Blanche éclate de rire.
— Vous avez du répondant, tant mieux. On aime les auteurs qui ont l'esprit vif.
— Formidable!
— Donc vous avez bien compris. Nous avons reçu votre manuscrit, et il nous intéresse. Vous vivez à Rome actuellement, n'est-ce pas?
— Oui, tout à fait.
— Avez-vous prévu de vous déplacer sur Paris dans les prochaines semaines?
— Je serais ravie de l'envisager. J'ai une caméra sur mon ordinateur, en attendant.
— Très bien, répond Blanche.
Malgré son agitation, Eugénie s'efforce de garder les idées claires. La personnalité des écrivains intervient dans le processus de sélection, elle le sait. Son interlocutrice reprend la parole:
— Voici ce que je propose. Je vais planifier une visioconférence avec la direction littéraire, et je vous en enverrai l'échéance par courriel. Nous aborderons les points essentiels et déciderons si, oui ou non, nous travaillerons ensemble.
Le cœur d'Eugénie dérape. Sa paume s'humidifie contre le récepteur téléphonique. Ainsi, ce n'est pas certain. Si près du but... Elle secoue la tête. Ce n'est pas possible. Rendue là, elle va réussir: elle le sent. Peu importe le nombre de corrections à effectuer, elle se conformera. Les meilleurs écrivains ne suggèrent-ils pas d'en faire autant? Dans la foulée, elle se promet d’accepter les clauses du contrat. Les éditions Vaudagne sont une excellente maison. Eugénie a confiance. Elle répond en souriant:
— C'est parfait. J'attendrai de vos nouvelles avec impatience!
Les deux femmes raccrochent après avoir confirmé les adresses courriel.
Une joie fulgurante envahit Eugénie. Ses histoires vont être publiées. Un recueil paraîtra, avec son nom sur la jaquette et ses mots à l'intérieur. Il ornera les étagères des librairies et les tables de chevet; les gens le liront sur les bancs ou dans l'autobus; elle le reconnaîtra entre leurs mains. On en parlera dans les journaux. Eugénie éprouve le besoin de s'asseoir. La tête lui tourne.
Une fois assise, elle se souvient: le thé.
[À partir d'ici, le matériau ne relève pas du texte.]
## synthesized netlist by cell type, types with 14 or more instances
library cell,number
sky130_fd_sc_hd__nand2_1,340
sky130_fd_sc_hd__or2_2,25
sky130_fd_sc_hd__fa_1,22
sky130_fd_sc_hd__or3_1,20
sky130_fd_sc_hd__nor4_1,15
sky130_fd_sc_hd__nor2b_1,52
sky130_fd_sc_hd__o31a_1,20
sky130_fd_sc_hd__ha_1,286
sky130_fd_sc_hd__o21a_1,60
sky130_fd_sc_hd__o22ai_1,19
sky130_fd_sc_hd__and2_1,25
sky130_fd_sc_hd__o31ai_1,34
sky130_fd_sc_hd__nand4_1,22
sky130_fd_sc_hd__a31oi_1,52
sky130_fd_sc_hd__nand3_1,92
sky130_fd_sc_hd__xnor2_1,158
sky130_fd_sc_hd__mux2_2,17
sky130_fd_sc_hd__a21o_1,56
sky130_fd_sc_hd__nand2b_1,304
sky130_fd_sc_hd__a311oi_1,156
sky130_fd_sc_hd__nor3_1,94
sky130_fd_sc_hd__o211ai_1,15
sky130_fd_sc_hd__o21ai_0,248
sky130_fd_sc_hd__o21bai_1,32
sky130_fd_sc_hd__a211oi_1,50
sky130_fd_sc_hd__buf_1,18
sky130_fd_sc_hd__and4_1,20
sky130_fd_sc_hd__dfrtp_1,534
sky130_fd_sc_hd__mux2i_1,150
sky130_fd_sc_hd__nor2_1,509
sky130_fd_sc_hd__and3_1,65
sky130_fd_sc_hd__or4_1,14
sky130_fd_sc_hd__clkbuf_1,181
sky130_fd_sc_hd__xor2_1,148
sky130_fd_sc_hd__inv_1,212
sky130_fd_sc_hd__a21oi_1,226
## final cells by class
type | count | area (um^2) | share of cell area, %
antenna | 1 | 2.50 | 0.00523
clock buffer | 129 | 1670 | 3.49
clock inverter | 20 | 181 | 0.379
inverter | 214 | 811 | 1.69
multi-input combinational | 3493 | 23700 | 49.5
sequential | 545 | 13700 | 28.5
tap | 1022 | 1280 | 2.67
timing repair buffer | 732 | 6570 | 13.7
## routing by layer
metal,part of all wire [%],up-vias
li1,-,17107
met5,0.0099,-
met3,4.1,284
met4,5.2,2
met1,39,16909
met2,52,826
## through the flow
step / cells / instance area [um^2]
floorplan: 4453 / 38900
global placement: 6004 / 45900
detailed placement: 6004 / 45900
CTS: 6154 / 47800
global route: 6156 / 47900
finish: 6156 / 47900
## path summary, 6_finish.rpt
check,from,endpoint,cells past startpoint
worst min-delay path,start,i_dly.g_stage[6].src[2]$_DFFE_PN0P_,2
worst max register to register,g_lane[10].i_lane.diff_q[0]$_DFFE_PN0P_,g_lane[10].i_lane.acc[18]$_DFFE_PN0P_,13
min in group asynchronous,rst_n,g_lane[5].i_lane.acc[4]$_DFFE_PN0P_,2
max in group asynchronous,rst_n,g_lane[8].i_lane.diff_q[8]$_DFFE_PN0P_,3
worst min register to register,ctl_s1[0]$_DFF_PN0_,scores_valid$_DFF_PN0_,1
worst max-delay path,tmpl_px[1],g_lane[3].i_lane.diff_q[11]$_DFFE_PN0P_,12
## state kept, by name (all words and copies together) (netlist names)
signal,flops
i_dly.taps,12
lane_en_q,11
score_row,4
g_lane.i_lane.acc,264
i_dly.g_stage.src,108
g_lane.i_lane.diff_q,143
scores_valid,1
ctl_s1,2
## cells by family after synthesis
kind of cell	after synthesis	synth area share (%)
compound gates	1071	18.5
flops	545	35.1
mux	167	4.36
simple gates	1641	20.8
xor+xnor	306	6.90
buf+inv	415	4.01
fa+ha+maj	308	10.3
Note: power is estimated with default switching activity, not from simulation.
Elle se lève, rallume sous la bouilloire. Ensuite, elle traverse le salon. Rondo et Veneziano ondulent dans leur aquarium. Eugénie regarde par la fenêtre. Une rangée d'arbres verdoyants cache en partie les immeubles stylés que l'on aperçoit au loin. Elle imagine une dame dans sa cuisine. Elle lit le livre d'Eugénie, et elle vit un bon moment. Eugénie s'apaise. En tant qu’auteure, composer des textes donne du sens à sa vie. Le reste ne lui appartient pas. Le thé est prêt; Eugénie dépose la tasse sur son bureau, puis tout naturellement, se remet au travail.